(Records drawn from a dataset)
------------------------------------------------------------------------

==> config.mk <==
export PLATFORM = sky130hd
export DESIGN_NAME = ansi_key_sequence_decoder
export DESIGN_NICKNAME = d
export VERILOG_FILES = /design/src/hdl/akd_pkg.sv /design/src/hdl/akd_core.sv /design/src/hdl/ansi_key_sequence_decoder.sv
export SDC_FILE = /design/constraint.sdc
export NUM_CORES = 1
export LEC_CHECK = 0
export ABC_AREA = 0
export BUFFER_PORTS_ARGS = -buffer_cell sky130_fd_sc_hd__buf_4
export CORE_MARGIN = 2
export CORE_UTILIZATION = 61
export CTS_CLUSTER_DIAMETER = 60
export DETAILED_ROUTE_END_ITERATION = 8
export GPL_TIMING_DRIVEN = 0
export HOLD_SLACK_MARGIN = 0.08
export PLACE_DENSITY_LB_ADDON = 0.12
export SLEW_MARGIN = 40
export SYNTH_ARGS = -nofsm -noshare
export SYNTH_HDL_FRONTEND = slang
export SYNTH_HIERARCHICAL = 1
export SYNTH_SLANG_ARGS = --single-unit
==> constraint.sdc <==
create_clock -name clk -period 7.73 [get_ports clk]
set_input_delay 1.546 -clock clk [delete_from_list [all_inputs] [get_ports clk]]
set_output_delay 1.546 -clock clk [all_outputs]
set_load 0.05 [all_outputs]
==> src/hdl/akd_pkg.sv <==
// akd_pkg: shared types, constants and decode functions for the key sequence decoder
// no dependencies; used by akd_core and ansi_key_sequence_decoder
package akd_pkg;

  localparam int unsigned SEQ_MAX = 16;
  localparam int unsigned CNT_W   = 7;
  localparam int unsigned GAP_W   = 16;

  localparam logic [CNT_W-1:0] CNT_SAT  = CNT_W'(127);
  localparam logic [CNT_W-1:0] CNT_LIM  = CNT_W'(SEQ_MAX);
  localparam logic [GAP_W-1:0] GAP_SAT  = '1;
  localparam logic [GAP_W-1:0] GAP_RST  = GAP_W'(40);

  localparam logic [7:0] CH_ESC    = 8'd27;
  localparam logic [7:0] CH_CSI    = 8'h5b;  // '['
  localparam logic [7:0] CH_SS3    = 8'h4f;  // 'O'
  localparam logic [7:0] CH_FIN_LO = 8'h40;
  localparam logic [7:0] CH_FIN_HI = 8'h7e;
  localparam logic [7:0] CH_UP     = 8'h41;
  localparam logic [7:0] CH_DOWN   = 8'h42;
  localparam logic [7:0] CH_RIGHT  = 8'h43;
  localparam logic [7:0] CH_LEFT   = 8'h44;
  localparam logic [7:0] CH_FIVE   = 8'h35;
  localparam logic [7:0] CH_SIX    = 8'h36;
  localparam logic [7:0] CH_TILDE  = 8'h7e;
  localparam logic [7:0] CH_CR     = 8'd13;
  localparam logic [7:0] CH_LF     = 8'd10;
  localparam logic [7:0] CH_SPACE  = 8'd32;
  localparam logic [7:0] CH_BS     = 8'd8;
  localparam logic [7:0] CH_DEL    = 8'd127;
  localparam logic [7:0] CH_NAK    = 8'd21;
  localparam logic [7:0] CH_ETX    = 8'd3;
  localparam logic [7:0] CH_PRINT  = 8'd33;

  typedef enum logic [1:0] {
    PH_IDLE = 2'd0,
    PH_ESC  = 2'd1,
    PH_BODY = 2'd2
  } phase_t;

  typedef enum logic [3:0] {
    KEY_NONE    = 4'd0,
    KEY_UP      = 4'd1,
    KEY_DOWN    = 4'd2,
    KEY_RIGHT   = 4'd3,
    KEY_LEFT    = 4'd4,
    KEY_ENTER   = 4'd5,
    KEY_REFRESH = 4'd6,
    KEY_ERASE   = 4'd7,
    KEY_CLEAR   = 4'd8,
    KEY_QUIT    = 4'd9,
    KEY_BACK    = 4'd10,
    KEY_CHAR    = 4'd11
  } key_t;

  typedef struct packed {
    logic       valid;
    key_t       kind;
    logic [7:0] code;
  } result_t;

  function automatic key_t decode_body(input logic [CNT_W-1:0] cnt,
                                       input logic [7:0] first,
                                       input logic [7:0] second);
    key_t k;
    k = KEY_NONE;
    if (cnt == CNT_W'(1)) begin
      if (first == CH_UP) k = KEY_UP;
      else if (first == CH_DOWN) k = KEY_DOWN;
      else if (first == CH_RIGHT) k = KEY_RIGHT;
      else if (first == CH_LEFT) k = KEY_LEFT;
    end else if (cnt == CNT_W'(2) && second == CH_TILDE) begin
      if (first == CH_FIVE) k = KEY_LEFT;
      else if (first == CH_SIX) k = KEY_RIGHT;
    end
    return k;
  endfunction

  function automatic key_t plain_key(input logic [7:0] b);
    key_t k;
    if (b == CH_CR || b == CH_LF) k = KEY_ENTER;
    else if (b == CH_SPACE) k = KEY_REFRESH;
    else if (b == CH_BS || b == CH_DEL) k = KEY_ERASE;
    else if (b == CH_NAK) k = KEY_CLEAR;
    else if (b == CH_ETX) k = KEY_QUIT;
    else if (b >= CH_PRINT) k = KEY_CHAR;
    else k = KEY_NONE;
    return k;
  endfunction

endpackage

==> src/hdl/akd_core.sv <==
// akd_core: escape sequence state machine, gap timer and key decode
// depends on akd_pkg
module akd_core (
  input  logic                       clk,
  input  logic                       rst,
  input  logic                       step,
  input  logic                       mode,
  input  logic [7:0]                 byte_value,
  input  logic [akd_pkg::GAP_W-1:0]  gap_ticks,
  output akd_pkg::result_t           res
);

  akd_pkg::phase_t             phase, phase_next;
  logic [akd_pkg::CNT_W-1:0]   body_count, body_count_next;
  logic [7:0]                  first_body_byte, first_body_byte_next;
  logic [7:0]                  second_body_byte, second_body_byte_next;
  logic [akd_pkg::GAP_W-1:0]   gap_counter, gap_counter_next;

  logic [akd_pkg::GAP_W-1:0]   gap_inc;
  logic [akd_pkg::GAP_W-1:0]   gap_limit;
  logic                        expired;
  logic [akd_pkg::CNT_W-1:0]   cnt_inc;
  logic                        is_final;

  assign gap_inc   = (gap_counter == akd_pkg::GAP_SAT) ? gap_counter
                                                       : gap_counter + 1'b1;
  assign gap_limit = (gap_ticks == '0) ? akd_pkg::GAP_W'(1) : gap_ticks;
  assign expired   = gap_inc >= gap_limit;
  assign cnt_inc   = (body_count == akd_pkg::CNT_SAT) ? body_count
                                                      : body_count + 1'b1;
  assign is_final  = (byte_value >= akd_pkg::CH_FIN_LO && byte_value <= akd_pkg::CH_FIN_HI)
                     || cnt_inc >= akd_pkg::CNT_LIM;

  always_ff @(posedge clk) begin
    if (rst) begin
      phase            <= akd_pkg::PH_IDLE;
      body_count       <= '0;
      first_body_byte  <= '0;
      second_body_byte <= '0;
      gap_counter      <= '0;
    end else if (step) begin
      phase            <= phase_next;
      body_count       <= body_count_next;
      first_body_byte  <= first_body_byte_next;
      second_body_byte <= second_body_byte_next;
      gap_counter      <= gap_counter_next;
    end
  end

  always_comb begin
    phase_next            = phase;
    body_count_next       = body_count;
    first_body_byte_next  = first_body_byte;
    second_body_byte_next = second_body_byte;
    gap_counter_next      = gap_counter;
    res.valid             = 1'b0;
    res.kind              = akd_pkg::KEY_NONE;
    res.code              = '0;
    case (phase)
      akd_pkg::PH_ESC: begin
        if (mode) begin
          gap_counter_next = gap_inc;
          if (expired) begin
            phase_next = akd_pkg::PH_IDLE;
            res.valid  = 1'b1;
            res.kind   = akd_pkg::KEY_BACK;
          end
        end else begin
          gap_counter_next = '0;
          if (byte_value == akd_pkg::CH_CSI || byte_value == akd_pkg::CH_SS3) begin
            phase_next            = akd_pkg::PH_BODY;
            body_count_next       = '0;
            first_body_byte_next  = '0;
            second_body_byte_next = '0;
          end else begin
            phase_next = akd_pkg::PH_IDLE;
            res.valid  = 1'b1;
          end
        end
      end
      akd_pkg::PH_BODY: begin
        if (mode) begin
          gap_counter_next = gap_inc;
          if (expired) begin
            phase_next = akd_pkg::PH_IDLE;
            res.valid  = 1'b1;
            res.kind   = akd_pkg::decode_body(body_count, first_body_byte,
                                              second_body_byte);
          end
        end else begin
          gap_counter_next = '0;
          if (body_count == '0) first_body_byte_next = byte_value;
          else if (body_count == akd_pkg::CNT_W'(1)) second_body_byte_next = byte_value;
          body_count_next = cnt_inc;
          if (is_final) begin
            phase_next = akd_pkg::PH_IDLE;
            res.valid  = 1'b1;
            res.kind   = akd_pkg::decode_body(cnt_inc, first_body_byte_next,
                                              second_body_byte_next);
          end
        end
      end
      default: begin
        phase_next = akd_pkg::PH_IDLE;
        if (!mode) begin
          if (byte_value == akd_pkg::CH_ESC) begin
            phase_next       = akd_pkg::PH_ESC;
            gap_counter_next = '0;
            body_count_next  = '0;
          end else begin
            res.valid = 1'b1;
            res.kind  = akd_pkg::plain_key(byte_value);
            if (res.kind == akd_pkg::KEY_CHAR) res.code = byte_value;
          end
        end
      end
    endcase
  end

`ifndef SYNTHESIS
  a_esc_byte_clears_gap: assert property (@(posedge clk) disable iff (rst)
    (step && phase == akd_pkg::PH_ESC && !mode) |=> gap_counter == '0)
    else $error("gap counter not cleared by a byte after escape");

  a_count_bounded: assert property (@(posedge clk) disable iff (rst)
    body_count <= akd_pkg::CNT_LIM)
    else $error("body count beyond sequence limit");

  a_char_from_idle: assert property (@(posedge clk) disable iff (rst)
    (res.valid && res.kind == akd_pkg::KEY_CHAR) |-> phase != akd_pkg::PH_ESC
      && phase != akd_pkg::PH_BODY)
    else $error("character key decoded inside an escape sequence");

  a_result_ends_seq: assert property (@(posedge clk) disable iff (rst)
    (step && res.valid) |=> phase == akd_pkg::PH_IDLE)
    else $error("phase not idle after a key was decoded");
`endif

endmodule

==> src/hdl/ansi_key_sequence_decoder.sv <==
// ansi_key_sequence_decoder: top level with input word register, result register
// and configuration port; depends on akd_pkg and akd_core
//
// usage
//   input stream s_*: one word per byte or tick; s_tuser is the mode flag
//   (0 byte, 1 tick), s_tdata the received byte
//   output stream m_*: at most one key event per word; m_tuser the key kind,
//   m_tdata the character byte for character keys, else zero
//   apb port: register 0 at address 0 holds the gap length in ticks (reset 40)
//   key path: a word that gives a key goes from the input register through the
//   decode stage into the result register, which then raises m_tvalid;
//   bytes and ticks that only advance a sequence give nothing
//   throughput: one word per cycle while no held result blocks the decode stage;
//   the decode stage between the input register and the result register is combinational
//   stall: a held result blocks only words that give a key; the input
//   register still takes a word while a result waits, then s_tready drops if that word gives a key
//   reset: synchronous; sequence state idle, both registers empty
//   the user must write the gap register only while the block is idle; the block does not enforce it
module ansi_key_sequence_decoder (
  input  logic        clk,
  input  logic        rst,
  input  logic        s_tvalid,
  output logic        s_tready,
  input  logic [7:0]  s_tdata,   // [7:0] byte_value
  input  logic        s_tuser,   // [0] mode
  output logic        m_tvalid,
  input  logic        m_tready,
  output logic [7:0]  m_tdata,   // [7:0] char_code
  output logic [3:0]  m_tuser,   // [3:0] key_kind
  input  logic        psel,
  input  logic        penable,
  input  logic        pwrite,
  input  logic [2:0]  paddr,
  input  logic [31:0] pwdata,
  output logic [31:0] prdata,
  output logic        pready
);

  logic                       in_valid;
  logic                       in_mode;
  logic [7:0]                 in_byte;
  logic [akd_pkg::GAP_W-1:0]  gap_ticks;
  logic                       step;
  akd_pkg::result_t           res;
  logic                       reg_hit;

  assign pready  = 1'b1;
  assign reg_hit = paddr[2] == 1'b0;
  assign prdata  = reg_hit ? {{(32 - akd_pkg::GAP_W){1'b0}}, gap_ticks} : '0;

  always_ff @(posedge clk) begin
    if (rst) begin
      gap_ticks <= akd_pkg::GAP_RST;
    end else if (psel && penable && pwrite && pready && reg_hit) begin
      gap_ticks <= pwdata[akd_pkg::GAP_W-1:0];
    end
  end

  // decode stage advances on a valid input word unless it has a key and the result register is blocked
  assign step     = in_valid && (!res.valid || !m_tvalid || m_tready);
  assign s_tready = !in_valid || step;

  always_ff @(posedge clk) begin
    if (rst) begin
      in_valid <= 1'b0;
    end else if (s_tready) begin
      in_valid <= s_tvalid;
    end
  end

  always_ff @(posedge clk) begin
    if (s_tvalid && s_tready) begin
      in_mode <= s_tuser;
      in_byte <= s_tdata;
    end
  end

  akd_core u_core (
    .clk        (clk),
    .rst        (rst),
    .step       (step),
    .mode       (in_mode),
    .byte_value (in_byte),
    .gap_ticks  (gap_ticks),
    .res        (res)
  );

  always_ff @(posedge clk) begin
    if (rst) begin
      m_tvalid <= 1'b0;
    end else if (step && res.valid) begin
      m_tvalid <= 1'b1;
    end else if (m_tready) begin
      m_tvalid <= 1'b0;
    end
  end

  always_ff @(posedge clk) begin
    if (step && res.valid) begin
      m_tuser <= res.kind;
      m_tdata <= res.code;
    end
  end

`ifndef SYNTHESIS
  a_no_overwrite: assert property (@(posedge clk) disable iff (rst)
    (m_tvalid && !m_tready) |-> !(step && res.valid))
    else $error("pending result overwritten");

  a_stall_holds_input: assert property (@(posedge clk) disable iff (rst)
    (in_valid && !step) |=> in_valid && $stable(in_byte) && $stable(in_mode))
    else $error("input word lost while decode stage stalled");

  a_char_has_code: assert property (@(posedge clk) disable iff (rst)
    (step && res.valid && res.kind != akd_pkg::KEY_CHAR) |-> res.code == '0)
    else $error("nonzero code on a non-character key");
`endif

endmodule

Yosys cells after proc, flatten, opt, wreduce, memory -nomap -nowiden
Index checks and enable logic that the tools add are counted.
{"block": "word_totals", "output_inout_bits": 47, "input_bits": 51, "reg_bits": 80}
{"block": "op_classes", "add_sub_neg": 2, "n_eq_ne": 38, "n_reduce_logical": 31, "mux": 73, "bitwise_logic": 3, "n_lt_le_gt_ge": 5}
{"cell": "16-bit two-way mux", "n": 7}
{"cell": "8-bit by 7-bit equality test with 1-bit output (second input constant)", "n": 13}
{"cell": "8-bit two-way mux", "n": 12}
{"cell": "4-bit two-way mux", "n": 22}
{"cell": "7-bit two-way mux", "n": 6}
{"cell": "8-bit by 6-bit equality test with 1-bit output (second input constant)", "n": 5}
{"cell": "8-bit case mux with 2 select lines", "n": 2}
{"cell": "13-bit two-way mux", "n": 2}
{"cell": "8-bit by 4-bit equality test with 1-bit output (second input constant)", "n": 3}
{"cell": "5-bit two-way mux", "n": 4}
{"cell": "16-bit by 1-bit adder with 16-bit output (second input constant)", "n": 1}
{"cell": "16-bit equality test (second input constant)", "n": 1}
{"cell": "8-bit by 5-bit equality test with 1-bit output (second input constant)", "n": 2}
{"cell": "16-bit >= comparator", "n": 1}
{"cell": "16-bit logical NOT", "n": 1}
{"cell": "2-bit two-way mux", "n": 8}
{"cell": "7-bit by 1-bit equality test with 1-bit output (second input constant)", "n": 2}
{"cell": "7-bit by 2-bit equality test with 1-bit output (second input constant)", "n": 2}
{"cell": "7-bit case mux with 2 select lines", "n": 1}
{"cell": "5-bit case mux with 2 select lines", "n": 1}
{"cell": "1-bit logical AND", "n": 9}
{"cell": "8-bit by 2-bit equality test with 1-bit output (second input constant)", "n": 1}
{"cell": "8-bit by 6-bit >= comparator with 1-bit output (second input constant)", "n": 1}
{"cell": "8-bit by 7-bit >= comparator with 1-bit output (second input constant)", "n": 1}
{"cell": "25 further kinds", "n": 44}

Longest topological paths before layout
{"block": "logic_depth", "depth_word": 21, "mapped_depth": 19, "ltp_nobuf": 18}

By module
Netlist, hierarchy kept.
{"module": "akd_core", "area_each_um2": 3500.9, "seq_area_each_um2": 820.8, "cells_per_inst": 470, "instances": 1}
{"module": "ansi_key_sequence_decoder", "area_each_um2": 1704.1, "seq_area_each_um2": 991.0, "cells_per_inst": 139, "instances": 1}

Least setup slack after synthesis
Ideal clock, no wire load.
{"block": "synth_path", "path_type": "register -> output", "from": "register u_core/gap_counter[7] (netlist bit)", "to": "output port s_tready", "arrival_time_ps": 3378, "n_path_buf": 1, "slack_ps": 2806, "path_stages_with_launch": 14, "path_cell_list": "dfxtp_1 > clkbuf_1 > nand4_1 > nor4_1 > and3_1 > nand3b_1 > o21a_1 > ha_1 > a21oi_1 > o21ai_0 > a2111oi_0 > a31o_2 > a2bb2oi_1 > nand4b_1"}
{"element": "start: declaration", "line": "akd_core.sv:17", "source": "logic [akd_pkg::GAP_W-1:0] gap_counter, gap_counter_next;"}
{"element": "start signal: assignment", "line": "akd_core.sv:46", "source": "gap_counter <= gap_counter_next;"}
{"element": "end: declaration", "line": "ansi_key_sequence_decoder.sv:23", "source": "output logic s_tready,"}

==> out/results.md <==
| Metric | Value |
|:---|:---|
| Req. time, crit path | 6.18 ns |
| Cell breakdown of the critical path | clkbuf_1, nand4_1, nor4_1, and3_1, nand3b_1, o21a_1, ha_1, a21oi_1, o21ai_0, a2111oi_0, a31o_2, a2bb2oi_1, nand4b_1, buf_4 |
| Number of failing setup endpoints in the final timing report | 0 |
| Standard cell with the maximum stage delay on the critical path | sky130_fd_sc_hd__a2111oi_0 |
| Final-report max-slew violation count | 0 |
| Hold bufs inserted after CTS | 0 |
| Area inside the core boundary | 8260 um^2 |
| Hold wc startpoint | u_core/gap_counter[6] |
| Hold endpoint | u_core/gap_counter[6] |
| Max-slew headroom | 52.3% |
| Combined area of the multi-input logic cells | 3050 um^2 |
| Final TNS setup | 0 ns |
| Worst slack at placement | 2.30 ns |
| Routed wire length | 13700 um |
| Critical-path maximum fanout | 8 |
| Cell types with the largest area share after synthesis | sky130_fd_sc_hd__dfxtp_1 (23%), sky130_fd_sc_hd__edfxtp_1 (12%), sky130_fd_sc_hd__ha_1 (5.5%) |
| RSZ-0062 raised after global routing | false |
| Seq/Total Area, Yosys | 34.8% |
| Critical Setup Path Class | flip-flop to primary output |
| Die X-Extent | 96.4 um |
| Core Rows | 33 |
| WP depth | 14 |
| Initial core utilization | 63.0% |
| Final-report hold violation count | 0 |
| Worst VDD drop | 0.0963 mV |
| Reg power frac | 48.4% |
| Final critical-path required period | 5.82 ns |
| Worst Max-Slew Pin Slew | 0.698 ns |
| Post-Synthesis Cells | 609 |
| Total power divided by cell area | 149 nW/um^2 |
| Upper clock frequency limit | 172 MHz |
| Final Wtd Congestion | 0.886 |
| Number of cells on the worst reg-to-reg path | 18 |
| Synth async-reset ratio | 0% |
| Maximum number of pins on one net before global-route repair | 16 |
| Number of global-route vias before repair | 4475 |
| Number of sinks on the clock net | 80 |
| GRT Util Overall | 30.1% |
| Share of total power in the clock network | 39.8% |
| Slowest Stage Delay on Critical Path | 0.66 ns |
| Post-CTS repair timing setup buffer count | 0 |
| Synth unique cells | 74 |
| Number of synthesized register bits | 80 |
| Synth Area per Inst | 8.55 um^2 |
| DRC violations left | 0 |
| Synth warnings | 6 |
| Layout overhead on the synthesized area | 17.0% |
| Clock transition time at the flip-flop clock pins of the worst setup and hold paths | 0.09 ns |
| Post-route antenna net violation count | 0 |
| Clock skew after layout | 0.0130 ns |
| Worst path top cell family by delay | compound AO/OA/AOI/OAI gates |
| Ranking of synthesized cells by instance count | sky130_fd_sc_hd__dfxtp_1 (59), sky130_fd_sc_hd__nor2_1 (48), sky130_fd_sc_hd__nand2_1 (46), sky130_fd_sc_hd__a21oi_1 (37), sky130_fd_sc_hd__nand2b_1 (33) |
| Via count | 4912 |
| Portion of total power attributed to combinational logic | 11.8% |
| Power dissipated by switching net loads | 0.248 mW |
| Number of antenna violations at the first check in global routing | 0 |
| Die area | 9290 um^2 |
| First-pass detailed-route iteration total | 5 |
| Launch point of the worst reg-to-reg path | u_core/gap_counter[7] |
| Clock buffers created by TritonCTS | 9 |
| Placed wire-length estimate | 10100 um |
| Post-synth EDFFs | 21 |
| Cell internal pwr | 0.660 mW |
| Proportion of netlist area held by the largest area contributor | 22.7% |
| Clock tree from TritonCTS | done |
| Worst Path Buf+Inv | 2 |
| First-pass GRT wire length | 21500 um |
| Antenna Cells | 0 |
| Number of gates resized after CTS | 0 |
| Sw frac | 27.3% |
| Final Worst Setup Slack | 1.91 ns |
| Number of buffers between clock root and the deepest sink | 2 |
| Number of input and output port buffers inserted | 62 |
| Number of filler instances in the final layout | 664 |
| Worst R2R End | u_core/first_body_byte[7] |
| Number of top-level design ports | 98 |
| Max-cap violation count | 0 |
| Mapped cell area | 5200 um^2 |
| CP Capture Type | primary output |
| Setup slack, reg-to-reg | 2.13 ns |
| Iteration-0 DRC count of the detailed router | 329 |
| Final-stage net count | 771 |
| Sort of element at the start of the critical path | flip-flop |
| Avg WL per Cell | 17.0 um |
| Tightest Hold Check Type | flip-flop to flip-flop |
| Result of the run | finished, final reports clean |
| Clk Latency, worst-skew pair | 0.36 ns |
| Buffer type at the clock tree root | sky130_fd_sc_hd__clkbuf_8 |
| Most area-hungry cell type in the Yosys netlist | sky130_fd_sc_hd__dfxtp_1 |
| Total grt overflow | 0 |
| Via-to-Cell Ratio | 6.09 |
| Proportion of layout cells with a drive suffix above 1 | 18.5% |
| Leakage power | 2.36 nW |
| Most used flip-flop cell after synthesis | sky130_fd_sc_hd__dfxtp_1 |
| Area taken by flip-flops and latches | 1810 um^2 |
| H-tree level count | 3 |
| Crit share post-route | 75.3% |
| CP Data Arrival Time | 4.27 ns |
| Top-count cell post-synth | sky130_fd_sc_hd__dfxtp_1 |
| Hold Path Depth | 2 |
| Die height | 96.4 um |
## final cells by class
type	count	share of cell area, %
clock inverters	7	1.69
well taps	105	2.16
inverters	29	1.79
flip-flops and latches	80	29.8
multi-input cells	465	50.1
clock buffers	9	2.03
plain buffers	50	4.85
repair buffers	62	7.64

------------------------------------------------------------------------

EXERCISE INSTRUCTIONS:
Among the entries above, determine how many lines hold the string "decoded" and report that number alone.

WRITTEN REPLY:
2